Full steam ahead as road run returns after three years

The popular Driffield Steam Fair evening road run, which sees thousands of people congregate in Driffield town centre to watch the engines, will go ahead this year after an absence of three years.

The road run has always been a popular part of the two-day Steam Fair event, which this year will take place at Driffield Showground on Saturday 13th and Sunday 14th August.

However, last year, the road run was unable to go ahead due to public health concerns around rising numbers of COVID-19 in the area leaving Steam Fair organisers Custom Shows, hugely disappointed.

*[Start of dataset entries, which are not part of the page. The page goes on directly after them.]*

==> config.mk <==
export PLATFORM = sky130hd
export DESIGN_NAME = prg_ray_sched_flat
export DESIGN_NICKNAME = d
export VERILOG_FILES = /design/src/rtl/prg_ray_sched_if.sv /design/src/rtl/prg_ray_sched.sv /design/src/flat_wrapper.sv
export SDC_FILE = /design/constraint.sdc
export NUM_CORES = 2
export LEC_CHECK = 0
export CAP_MARGIN = 20
export CORE_ASPECT_RATIO = 1.25
export CORE_MARGIN = 2
export CORE_UTILIZATION = 52
export DETAILED_ROUTE_END_ITERATION = 16
export PLACE_DENSITY_LB_ADDON = 0.12
export SLEW_MARGIN = 10
export SYNTH_ARGS = -nofsm -noshare
export SYNTH_HDL_FRONTEND = slang
export SYNTH_SLANG_ARGS = --single-unit
==> constraint.sdc <==
create_clock -name clk -period 31 [get_ports clk]
set_clock_uncertainty 0.1 [all_clocks]
set_input_delay 7.75 -clock clk [delete_from_list [all_inputs] [get_ports clk]]
set_output_delay 7.75 -clock clk [all_outputs]
set_load 0.02 [all_outputs]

The road run is a big part of the show and is what people flock from all over the country to see, so we are pleased it is back on because it attracts more people to the area and the big steamers love coming into town.

darren harper

But after being given the green light this year, the cavalcade of magnificent steam engines, vintage tractors, cars and motorbikes, will make their way from the Showground and through the town centre to the delight of the crowds of people who will gather to watch the procession.

Darren Harper from Custom Shows, which took over the running of the annual steam fair in 2020 following East Riding Engine Club’s decision to cancel it after 30 years, said he was over the moon to see the road run make its return this year.

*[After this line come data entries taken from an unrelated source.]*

--- config.mk ---
export PLATFORM = sky130hd
export DESIGN_NAME = counter_sequencer
export DESIGN_NICKNAME = d
export VERILOG_FILES = /design/src/rtl/counter_sequencer.sv
export SDC_FILE = /design/constraint.sdc
export NUM_CORES = 1
export LEC_CHECK = 0
export CORE_MARGIN = 3
export CORE_UTILIZATION = 40
export CTS_BUF_LIST = sky130_fd_sc_hd__clkbuf_8
export CTS_CLUSTER_SIZE = 30
export DETAILED_ROUTE_END_ITERATION = 10
export GPL_TIMING_DRIVEN = 1
export PLACE_DENSITY = 0.64
export SKIP_LAST_GASP = 1
export SYNTH_ARGS = -nofsm -noshare
export SYNTH_HDL_FRONTEND = slang
export SYNTH_SLANG_ARGS = --single-unit
export TNS_END_PERCENT = 50
--- constraint.sdc ---
create_clock -name clk -period 3 [get_ports clk]
set_input_delay 0.6 -clock clk [delete_from_list [all_inputs] [get_ports clk]]
set_output_delay 0.6 -clock clk [all_outputs]
set_load 0.005 [all_outputs]
--- src/rtl/counter_sequencer.sv ---
// Command-driven up/down counter sequencer with LED tap.
// Define COUNTER_SEQUENCER_SATURATE_EN to saturate at the ends of the range.
module counter_sequencer #(
    parameter int WIDTH   = 32,
    parameter int LED_LSB = 22
) (
    input  logic             clk,
    input  logic             rst,
    input  logic             cmd_valid,
    output logic             cmd_ready,
    input  logic [1:0]       cmd_op,
    input  logic [WIDTH-1:0] cmd_arg,
    input  logic             abort,
    output logic [WIDTH-1:0] count,
    output logic [3:0]       io_led,
    output logic             direction,
    output logic             busy,
    output logic             done,
    output logic             sat
);

    typedef enum logic {
        IDLE,
        RUN
    } state_t;

    localparam logic [1:0] OP_LOAD = 2'b00;
    localparam logic [1:0] OP_UP   = 2'b01;
    localparam logic [1:0] OP_DOWN = 2'b10;
    localparam logic [1:0] OP_NOP  = 2'b11;

    localparam logic [WIDTH-1:0] ZERO = '0;
    localparam logic [WIDTH-1:0] ONE  = {{(WIDTH-1){1'b0}}, 1'b1};
`ifdef COUNTER_SEQUENCER_SATURATE_EN
    localparam logic [WIDTH-1:0] MAX  = '1;
`endif

    state_t           state;
    logic [WIDTH-1:0] remaining;
    logic             accept;
    logic             last;
    logic [WIDTH-1:0] next_count;
`ifdef COUNTER_SEQUENCER_SATURATE_EN
    logic             sat_r;
    logic             at_end;
`endif

    assign cmd_ready = (state == IDLE);
    assign accept    = cmd_valid && cmd_ready;
    assign last      = (remaining == ONE);
    assign io_led    = count[LED_LSB+3:LED_LSB];

    // One step in the latched direction, modulo 2^WIDTH.
    assign next_count = direction ? count + ONE : count - ONE;

`ifdef COUNTER_SEQUENCER_SATURATE_EN
    // A step that would leave the range ends the run instead.
    assign at_end = direction ? (count == MAX) : (count == ZERO);
    assign sat    = sat_r;
`else
    assign sat    = 1'b0;
`endif

    // Sequencer FSM: command decode in IDLE, stepping in RUN.
    always_ff @(posedge clk or negedge rst) begin
        if (!rst) begin
            state     <= IDLE;
            count     <= '0;
            remaining <= '0;
            direction <= 1'b1;
            busy      <= 1'b0;
            done      <= 1'b0;
`ifdef COUNTER_SEQUENCER_SATURATE_EN
            sat_r     <= 1'b0;
`endif
        end else begin
            done <= 1'b0;
`ifdef COUNTER_SEQUENCER_SATURATE_EN
            sat_r <= 1'b0;
`endif
            unique case (state)
                IDLE: begin
                    if (accept) begin
                        unique case (cmd_op)
                            OP_LOAD: count <= cmd_arg;
                            OP_UP, OP_DOWN: begin
                                direction <= (cmd_op == OP_UP);
                                if (cmd_arg == ZERO) begin
                                    done <= 1'b1;
                                end else begin
                                    remaining <= cmd_arg;
                                    state     <= RUN;
                                    busy      <= 1'b1;
                                end
                            end
                            OP_NOP: ;
                            default: ;
                        endcase
                    end
                end
                RUN: begin
                    if (abort) begin
                        state     <= IDLE;
                        busy      <= 1'b0;
                        remaining <= '0;
`ifdef COUNTER_SEQUENCER_SATURATE_EN
                    end else if (at_end) begin
                        state     <= IDLE;
                        busy      <= 1'b0;
                        remaining <= '0;
                        done      <= 1'b1;
                        sat_r     <= 1'b1;
`endif
                    end else begin
                        count     <= next_count;
                        remaining <= remaining - ONE;
                        if (last) begin
                            state <= IDLE;
                            busy  <= 1'b0;
                            done  <= 1'b1;
                        end
                    end
                end
                default: state <= IDLE;
            endcase
        end
    end

endmodule

==> results_dict.tcl <==
set metrics [dict create \
    cts.sinks 68 \
    max_slew_margin 0.475 \
    grt_pass1_vias 4997 \
    synth_top_area_frac 0.323 \
    period_share 0.980 \
    cts_tree "yes" \
    grt_pass1_wl_um 26500 \
    drive_gt1_frac 0.139 \
    cp-start-kind "flip-flop" \
    finalWorstSetupSlack_ps 58.9 \
    postCtsHoldBufs 0 \
    vias 5202 \
    crit_path_end_kind "flip-flop" \
    port_buffers 77 \
    rr_worst_depth 14 \
    leakage_nw 2.84 \
    clockBufferDepth 2 \
    max_freq_ghz 0.340 \
    hold_path.class "in -> async" \
    htree_levels 3 \
    clk_pin_slew_ps 80 \
    design_area_um2 6760 \
    area_delta_synth_final_pct 30.3 \
    cts-root-buf "clkbuf_8" \
    cellPowerDensity_nw_per_um2 1380 \
    grt_max_degree 60 \
    yosys-top-cells-count "72 x a21oi_1, 71 x o21ai_0, 67 x dfrtp_1" \
    antenna_cells 0 \
    syn_inst 651 \
    placed_cell_area_um2 6390 \
    core_area_um2 12400 \
    worst_pin_slew_ps 780 \
    yosysMostFrequentCell "a21oi_1" \
    fillerInstances 1201 \
    rsz0062_at_grt "yes" \
    synth-seq-cells 68 \
    gr-total-overflow 0 \
    dp_hpwl_um 12600 \
    fp.dieW_um 120 \
    drcViolationCount 0 \
    crit_required_ps 3250 \
    maxSlewViolCount 0 \
    dieArea_um2 14400 \
    synthArstFlopShare 1.00 \
    arrival_ps 3190 \
    drv_cap 0 \
    drtIter0Drc 360 \
    period_minus_slack_ps 2940 \
    synth_area_leaders "dfrtp_1 32%, ha_1 8.2%, a21oi_1 6.9%" \
    num_rows 40 \
    yosysSeqAreaShare 0.328 \
    hold_viol 0 \
    fin_nets 825 \
    synthFlopType "dfrtp_1" \
    dp_slack_ps -21.6 \
    vias_per_cell 5.62 \
    ff2ff_setup_slack_ps 60 \
    routabilityCongestion 0.962 \
    dieHeight_um 120 \
    setup_viol 0 \
    synth_edf_count 0 \
    ant_nets 0 \
    avgSynthCellArea_um2 7.97 \
    clk_latency_ps 370 \
    drtPass1Iterations 5 \
    hold_ws_ps 246 \
    path_max_fanout 10 \
    path_class "reg -> reg" \
    routed_wl_um 16400 \
    routedWlPerCell_um 17.7 \
    antenna_found_initial 0 \
    cts_made_buffers 9 \
    skew_ps 10.2 \
    yosys.area.top_type "dfrtp_1" \
    mappedNetlistArea_um2 5190 \
    peakVddDrop_uv 754 \
    ys.warnings.count 0 \
    grt_use_total 0.234 \
    r2r_start "direction" \
    status "complete, no violations" \
    synth.distinct_cells 64 \
    synth_nets 724 \
    ioPinCount 79 \
    start_util 0.420 \
    reg2reg_to "count[29]" \
]
==> power breakdown <==
part	switching [mW]	internal (mW)	total, mW	leakage [nW]
combinational	3.56	3.19	6.75	1.89
sequential	0.427	1.36	1.78	0.838
clock	0.391	0.424	0.815	0.107
total	4.38	4.97	9.35	2.84
==> stage by stage <==
step | total power, mW | cells | utilization | setup TNS [ps]
finish | 9.35 | 925 | 0.547 | 0
global route | 10.2 | 925 | 0.547 | -290
CTS | 8.98 | 924 | 0.536 | -0.464
detailed placement | 8.07 | 908 | 0.517 | -21.6
global placement | 7.97 | 908 | 0.517 | 0
floorplan | 5.97 | 651 | - | -326
==> worst max path at each step <==
stage,from,endpoint,cells after the start
detailed placement,direction,count[31],13
global route,direction,count[31],13
finish,direction,count[29],14
floorplan,direction,count[31],12
CTS,direction,count[29],14
global placement,cmd_arg[13],remaining[5],8
==> layout by cell type, fill, tap and decap left out, drive strengths merged, types with 6 or more instances in the layout <==
master         synthesis  routed
clkbuf                20      11
nor2b                 18      18
xor2                  11      11
dfrtp                 67      67
ha                    34      34
nor3                  20      20
o21ai                 97      97
a31oi                 15      15
clkdlybuf4s50          0      76
nand2                 59      59
buf                   12      46
nor4                  13      13
a21oi                 72      72
mux2i                  9       9
xnor2                 15      15
a21o                  16      16
inv                   21      22
nor2                  65      65
o21bai                 6       6
o211ai                 7       7
nand4                  8       8
==> worst max-delay path, cell delays in order (launching register included) <==
cell	delay, ps
dfstp_2	540
inv_2	60
buf_12	150
ha_1	300
a21oi_2	150
and3b_1	190
a211o_1	290
o21ai_2	180
buf_4	160
o2bb2ai_1	100
a31oi_1	190
o21ai_0	130
xor2_1	160
a21oi_1	140
o21ai_0	80
==> final cells by class <==
| cell class | count | area, um2 | share of cell area |
|---|---|---|---|
| clock inverters | 5 | 51.3 | 0.00759 |
| multi-input cells | 530 | 3430 | 0.508 |
| clock buffers | 11 | 151 | 0.0224 |
| inverters | 21 | 78.8 | 0.0117 |
| flip-flops and latches | 68 | 1700 | 0.252 |
| repair buffers | 122 | 1130 | 0.167 |
| well taps | 168 | 210 | 0.0311 |
==> state kept, by name, summed over array words and instances, names as in the netlist <==
signal / count
done: 1
busy: 1
direction: 1
count: 32
remaining: 32
state: 1
==> kinds of logic after synthesis <==
| family | after synthesis | share of synthesized area |
|---|---|---|
| compound gates | 246 | 0.276 |
| simple gates | 213 | 0.203 |
| flops | 68 | 0.328 |
| buf+inv | 53 | 0.0446 |
| fa+ha+maj | 35 | 0.0858 |
| xor+xnor | 26 | 0.0439 |
| mux | 9 | 0.0174 |
| other cells | 1 | 0.000723 |
==> metal layers <==
layer / wire [um] / GRT usage
met1: 7710 / 0.327
met2: 7480 / 0.362
met3: 844 / 0.0372
met4: 370 / 0.0888
met5: 0 / 0
==> what timing repair did <==
action | CTS | global route
pin swaps | 4 | 11
gates resized for setup | 5 | 26
endpoints found under the setup margin | 6 | 17
buffers inserted | 0 | 1
Note: power is estimated with default switching activity, not from simulation.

He said: “The road run is a big part of the show and is what people flock from all over the country to see, so we are pleased it is back on because it attracts more people to the area and the big steamers love coming into town.

“Last year we had to follow the advice of Public Health England because of COVID, but now restrictions have relaxed we can have the steamers come through the town and they are over the moon with it.

“Driffield is one of the very few steam rallies in the country that has an authorised road run left which is why it was so important to keep it going and because it brings huge benefits to the town.

“It is great to have East Riding of Yorkshire Council on board which has supported the road closure for the road run, but we have warned them to be prepared that this year’s road run will be bigger and better than ever before.

“We have more exhibitors than ever before and 80 per cent of those coming have said they want to be part of the road run so it will be huge!”

Last year, East Riding ward councillor and Driffield town councillor Matt Rogers sought assurance from East Riding Council that the road run would be given the same consideration to return as other events across the county, and he said it is great for the town that it will return next month.

“I am absolutely buzzing with the news,” he said. “It was my personal view that it should have happened last year and I was given assurances that it would go ahead this year, circumstances allowing, and I am chuffed it can do.

“It is great for the town and great for businesses and it is part of Driffield’s heritage and something people really look forward to.”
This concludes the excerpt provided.